++++ The records

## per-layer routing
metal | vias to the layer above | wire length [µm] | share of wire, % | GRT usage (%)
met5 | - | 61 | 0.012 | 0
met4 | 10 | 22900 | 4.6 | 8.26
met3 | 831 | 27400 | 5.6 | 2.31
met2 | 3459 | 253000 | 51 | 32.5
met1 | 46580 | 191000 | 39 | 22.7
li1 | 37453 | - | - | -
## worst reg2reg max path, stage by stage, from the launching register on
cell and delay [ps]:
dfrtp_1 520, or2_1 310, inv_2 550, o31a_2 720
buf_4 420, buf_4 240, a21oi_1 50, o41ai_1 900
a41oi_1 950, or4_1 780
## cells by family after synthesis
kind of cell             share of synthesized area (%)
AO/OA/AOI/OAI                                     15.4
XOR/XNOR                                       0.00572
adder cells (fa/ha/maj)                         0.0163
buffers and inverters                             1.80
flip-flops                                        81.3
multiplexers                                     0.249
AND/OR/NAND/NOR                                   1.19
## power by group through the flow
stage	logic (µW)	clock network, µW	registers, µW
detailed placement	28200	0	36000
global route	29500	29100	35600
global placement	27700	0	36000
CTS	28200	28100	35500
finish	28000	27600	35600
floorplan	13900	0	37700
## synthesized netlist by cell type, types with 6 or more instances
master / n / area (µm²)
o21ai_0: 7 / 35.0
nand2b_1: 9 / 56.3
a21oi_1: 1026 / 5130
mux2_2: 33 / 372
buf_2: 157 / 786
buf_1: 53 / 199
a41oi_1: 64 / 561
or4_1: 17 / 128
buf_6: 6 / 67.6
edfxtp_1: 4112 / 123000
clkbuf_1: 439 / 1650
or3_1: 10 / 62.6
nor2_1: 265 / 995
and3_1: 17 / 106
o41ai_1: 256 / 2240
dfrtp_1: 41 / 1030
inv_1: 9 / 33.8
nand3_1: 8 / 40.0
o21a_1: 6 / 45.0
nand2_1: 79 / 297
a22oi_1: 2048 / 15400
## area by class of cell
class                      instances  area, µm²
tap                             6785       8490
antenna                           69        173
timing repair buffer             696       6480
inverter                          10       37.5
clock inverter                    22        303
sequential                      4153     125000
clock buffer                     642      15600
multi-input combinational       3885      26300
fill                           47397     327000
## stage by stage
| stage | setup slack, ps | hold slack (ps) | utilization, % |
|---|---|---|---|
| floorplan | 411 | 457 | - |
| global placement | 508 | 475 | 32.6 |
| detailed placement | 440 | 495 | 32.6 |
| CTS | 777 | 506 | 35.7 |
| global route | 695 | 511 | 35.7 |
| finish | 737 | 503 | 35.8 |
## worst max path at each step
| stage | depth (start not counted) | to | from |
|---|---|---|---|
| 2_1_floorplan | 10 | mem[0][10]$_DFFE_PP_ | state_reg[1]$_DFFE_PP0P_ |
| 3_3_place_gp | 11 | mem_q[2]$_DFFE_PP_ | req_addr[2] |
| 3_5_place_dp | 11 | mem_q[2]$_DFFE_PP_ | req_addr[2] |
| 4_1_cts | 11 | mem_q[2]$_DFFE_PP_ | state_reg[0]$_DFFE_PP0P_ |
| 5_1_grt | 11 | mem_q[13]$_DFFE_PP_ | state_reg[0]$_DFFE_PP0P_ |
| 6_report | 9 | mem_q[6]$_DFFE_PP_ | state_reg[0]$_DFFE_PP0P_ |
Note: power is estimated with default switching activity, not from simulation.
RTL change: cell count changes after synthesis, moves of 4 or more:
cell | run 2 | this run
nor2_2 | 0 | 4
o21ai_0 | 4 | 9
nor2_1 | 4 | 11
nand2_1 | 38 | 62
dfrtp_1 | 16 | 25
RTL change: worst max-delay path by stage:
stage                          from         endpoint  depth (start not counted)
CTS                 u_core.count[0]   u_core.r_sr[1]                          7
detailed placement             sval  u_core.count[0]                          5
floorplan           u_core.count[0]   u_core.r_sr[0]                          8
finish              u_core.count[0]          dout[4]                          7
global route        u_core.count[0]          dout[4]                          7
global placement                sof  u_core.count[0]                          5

++++++++
++++ The records

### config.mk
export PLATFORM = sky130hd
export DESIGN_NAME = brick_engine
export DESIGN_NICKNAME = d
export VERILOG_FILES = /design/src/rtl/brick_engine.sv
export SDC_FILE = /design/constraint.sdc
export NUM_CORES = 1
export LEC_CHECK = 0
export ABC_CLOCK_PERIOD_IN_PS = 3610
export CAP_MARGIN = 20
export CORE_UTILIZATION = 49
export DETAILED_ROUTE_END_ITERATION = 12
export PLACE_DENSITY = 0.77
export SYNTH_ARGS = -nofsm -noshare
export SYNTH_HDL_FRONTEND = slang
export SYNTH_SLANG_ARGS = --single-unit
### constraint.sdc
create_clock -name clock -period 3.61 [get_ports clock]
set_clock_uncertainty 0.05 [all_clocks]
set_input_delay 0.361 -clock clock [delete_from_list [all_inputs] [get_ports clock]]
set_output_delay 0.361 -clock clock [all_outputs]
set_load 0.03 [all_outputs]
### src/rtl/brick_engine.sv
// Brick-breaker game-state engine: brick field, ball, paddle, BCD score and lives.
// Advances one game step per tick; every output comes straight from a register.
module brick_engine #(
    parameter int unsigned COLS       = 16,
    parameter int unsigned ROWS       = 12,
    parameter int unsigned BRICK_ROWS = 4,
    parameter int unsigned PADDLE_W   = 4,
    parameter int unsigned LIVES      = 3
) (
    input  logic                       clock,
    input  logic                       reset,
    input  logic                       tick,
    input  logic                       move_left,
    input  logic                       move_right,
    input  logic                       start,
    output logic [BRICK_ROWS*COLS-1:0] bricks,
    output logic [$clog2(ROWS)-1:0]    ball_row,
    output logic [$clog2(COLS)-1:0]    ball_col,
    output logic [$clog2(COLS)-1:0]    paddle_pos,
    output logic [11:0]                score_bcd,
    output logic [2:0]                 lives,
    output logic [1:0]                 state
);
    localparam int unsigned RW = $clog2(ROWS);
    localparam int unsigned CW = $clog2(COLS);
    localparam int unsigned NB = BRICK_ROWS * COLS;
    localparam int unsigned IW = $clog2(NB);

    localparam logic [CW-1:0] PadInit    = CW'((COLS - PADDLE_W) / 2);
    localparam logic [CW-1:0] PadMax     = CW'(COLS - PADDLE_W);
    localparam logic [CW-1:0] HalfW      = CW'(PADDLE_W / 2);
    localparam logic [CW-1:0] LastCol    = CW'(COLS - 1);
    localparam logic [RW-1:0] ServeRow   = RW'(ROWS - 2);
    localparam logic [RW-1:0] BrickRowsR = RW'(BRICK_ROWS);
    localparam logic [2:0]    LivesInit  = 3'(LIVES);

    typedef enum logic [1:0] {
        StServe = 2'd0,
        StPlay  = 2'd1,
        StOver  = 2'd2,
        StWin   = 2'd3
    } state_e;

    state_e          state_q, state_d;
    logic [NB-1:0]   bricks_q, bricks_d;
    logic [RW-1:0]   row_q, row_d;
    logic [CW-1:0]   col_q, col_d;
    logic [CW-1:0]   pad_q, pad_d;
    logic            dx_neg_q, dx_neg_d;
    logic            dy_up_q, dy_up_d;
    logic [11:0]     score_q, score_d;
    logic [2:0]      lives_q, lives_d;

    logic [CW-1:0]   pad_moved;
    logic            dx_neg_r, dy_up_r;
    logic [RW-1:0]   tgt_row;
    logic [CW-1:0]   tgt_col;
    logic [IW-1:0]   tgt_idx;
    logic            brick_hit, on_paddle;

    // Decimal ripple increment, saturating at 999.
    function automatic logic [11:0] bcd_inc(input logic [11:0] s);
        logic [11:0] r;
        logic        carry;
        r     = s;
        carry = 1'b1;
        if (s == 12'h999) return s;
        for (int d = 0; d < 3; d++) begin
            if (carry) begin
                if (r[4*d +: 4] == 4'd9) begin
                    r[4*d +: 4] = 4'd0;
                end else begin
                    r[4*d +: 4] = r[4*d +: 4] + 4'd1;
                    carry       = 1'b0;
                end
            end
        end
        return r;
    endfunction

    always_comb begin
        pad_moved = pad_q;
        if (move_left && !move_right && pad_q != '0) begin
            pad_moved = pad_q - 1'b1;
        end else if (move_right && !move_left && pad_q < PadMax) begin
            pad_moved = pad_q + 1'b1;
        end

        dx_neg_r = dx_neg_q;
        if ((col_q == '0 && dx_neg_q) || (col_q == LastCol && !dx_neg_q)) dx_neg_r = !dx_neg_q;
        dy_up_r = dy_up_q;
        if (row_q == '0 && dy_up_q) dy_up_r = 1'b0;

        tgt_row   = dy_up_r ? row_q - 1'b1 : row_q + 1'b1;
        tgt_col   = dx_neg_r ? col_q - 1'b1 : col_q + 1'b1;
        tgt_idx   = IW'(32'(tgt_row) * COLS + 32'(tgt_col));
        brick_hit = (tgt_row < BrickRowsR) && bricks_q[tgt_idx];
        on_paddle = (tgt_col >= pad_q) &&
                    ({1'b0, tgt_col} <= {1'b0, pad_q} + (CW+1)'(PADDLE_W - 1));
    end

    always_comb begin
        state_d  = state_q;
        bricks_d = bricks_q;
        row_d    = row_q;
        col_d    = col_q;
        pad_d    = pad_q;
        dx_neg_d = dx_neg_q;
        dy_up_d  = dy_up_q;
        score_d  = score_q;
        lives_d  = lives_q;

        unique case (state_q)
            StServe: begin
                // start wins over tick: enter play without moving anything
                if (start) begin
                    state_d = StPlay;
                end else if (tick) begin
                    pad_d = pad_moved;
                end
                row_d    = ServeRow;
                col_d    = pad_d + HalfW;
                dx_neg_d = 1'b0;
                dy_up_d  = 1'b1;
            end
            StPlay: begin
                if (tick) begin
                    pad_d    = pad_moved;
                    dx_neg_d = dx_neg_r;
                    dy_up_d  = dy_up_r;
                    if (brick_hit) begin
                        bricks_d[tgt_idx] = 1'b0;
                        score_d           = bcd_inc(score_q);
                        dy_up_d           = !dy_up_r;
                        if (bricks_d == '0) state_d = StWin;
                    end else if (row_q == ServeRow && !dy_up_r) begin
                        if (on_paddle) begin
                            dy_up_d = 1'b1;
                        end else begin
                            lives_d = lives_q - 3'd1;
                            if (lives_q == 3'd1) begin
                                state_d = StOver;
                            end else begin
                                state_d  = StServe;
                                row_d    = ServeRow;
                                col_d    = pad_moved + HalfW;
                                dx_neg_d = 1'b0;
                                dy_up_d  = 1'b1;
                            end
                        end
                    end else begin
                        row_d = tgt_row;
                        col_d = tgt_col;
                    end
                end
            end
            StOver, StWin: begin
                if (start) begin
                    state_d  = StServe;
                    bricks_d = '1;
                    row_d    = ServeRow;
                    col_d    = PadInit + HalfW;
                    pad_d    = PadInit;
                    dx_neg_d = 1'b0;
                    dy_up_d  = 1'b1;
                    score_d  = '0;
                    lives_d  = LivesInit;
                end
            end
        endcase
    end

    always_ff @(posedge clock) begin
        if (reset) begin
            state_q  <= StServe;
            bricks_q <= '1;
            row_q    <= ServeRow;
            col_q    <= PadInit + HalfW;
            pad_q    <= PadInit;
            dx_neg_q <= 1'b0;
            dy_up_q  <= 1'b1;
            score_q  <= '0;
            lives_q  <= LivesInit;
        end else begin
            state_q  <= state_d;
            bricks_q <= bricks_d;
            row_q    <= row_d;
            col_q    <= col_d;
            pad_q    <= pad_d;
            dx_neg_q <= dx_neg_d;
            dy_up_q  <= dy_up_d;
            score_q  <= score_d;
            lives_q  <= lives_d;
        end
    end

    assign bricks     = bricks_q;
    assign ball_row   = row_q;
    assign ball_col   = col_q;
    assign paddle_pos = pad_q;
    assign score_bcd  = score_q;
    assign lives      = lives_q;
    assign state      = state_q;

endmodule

++++++++

**What to produce**: In the entries above, which lines hold the string "synthesized"? Report all of them.

**Output of the exercise**:
kind of cell             share of synthesized area (%)
## synthesized netlist by cell type, types with 6 or more instances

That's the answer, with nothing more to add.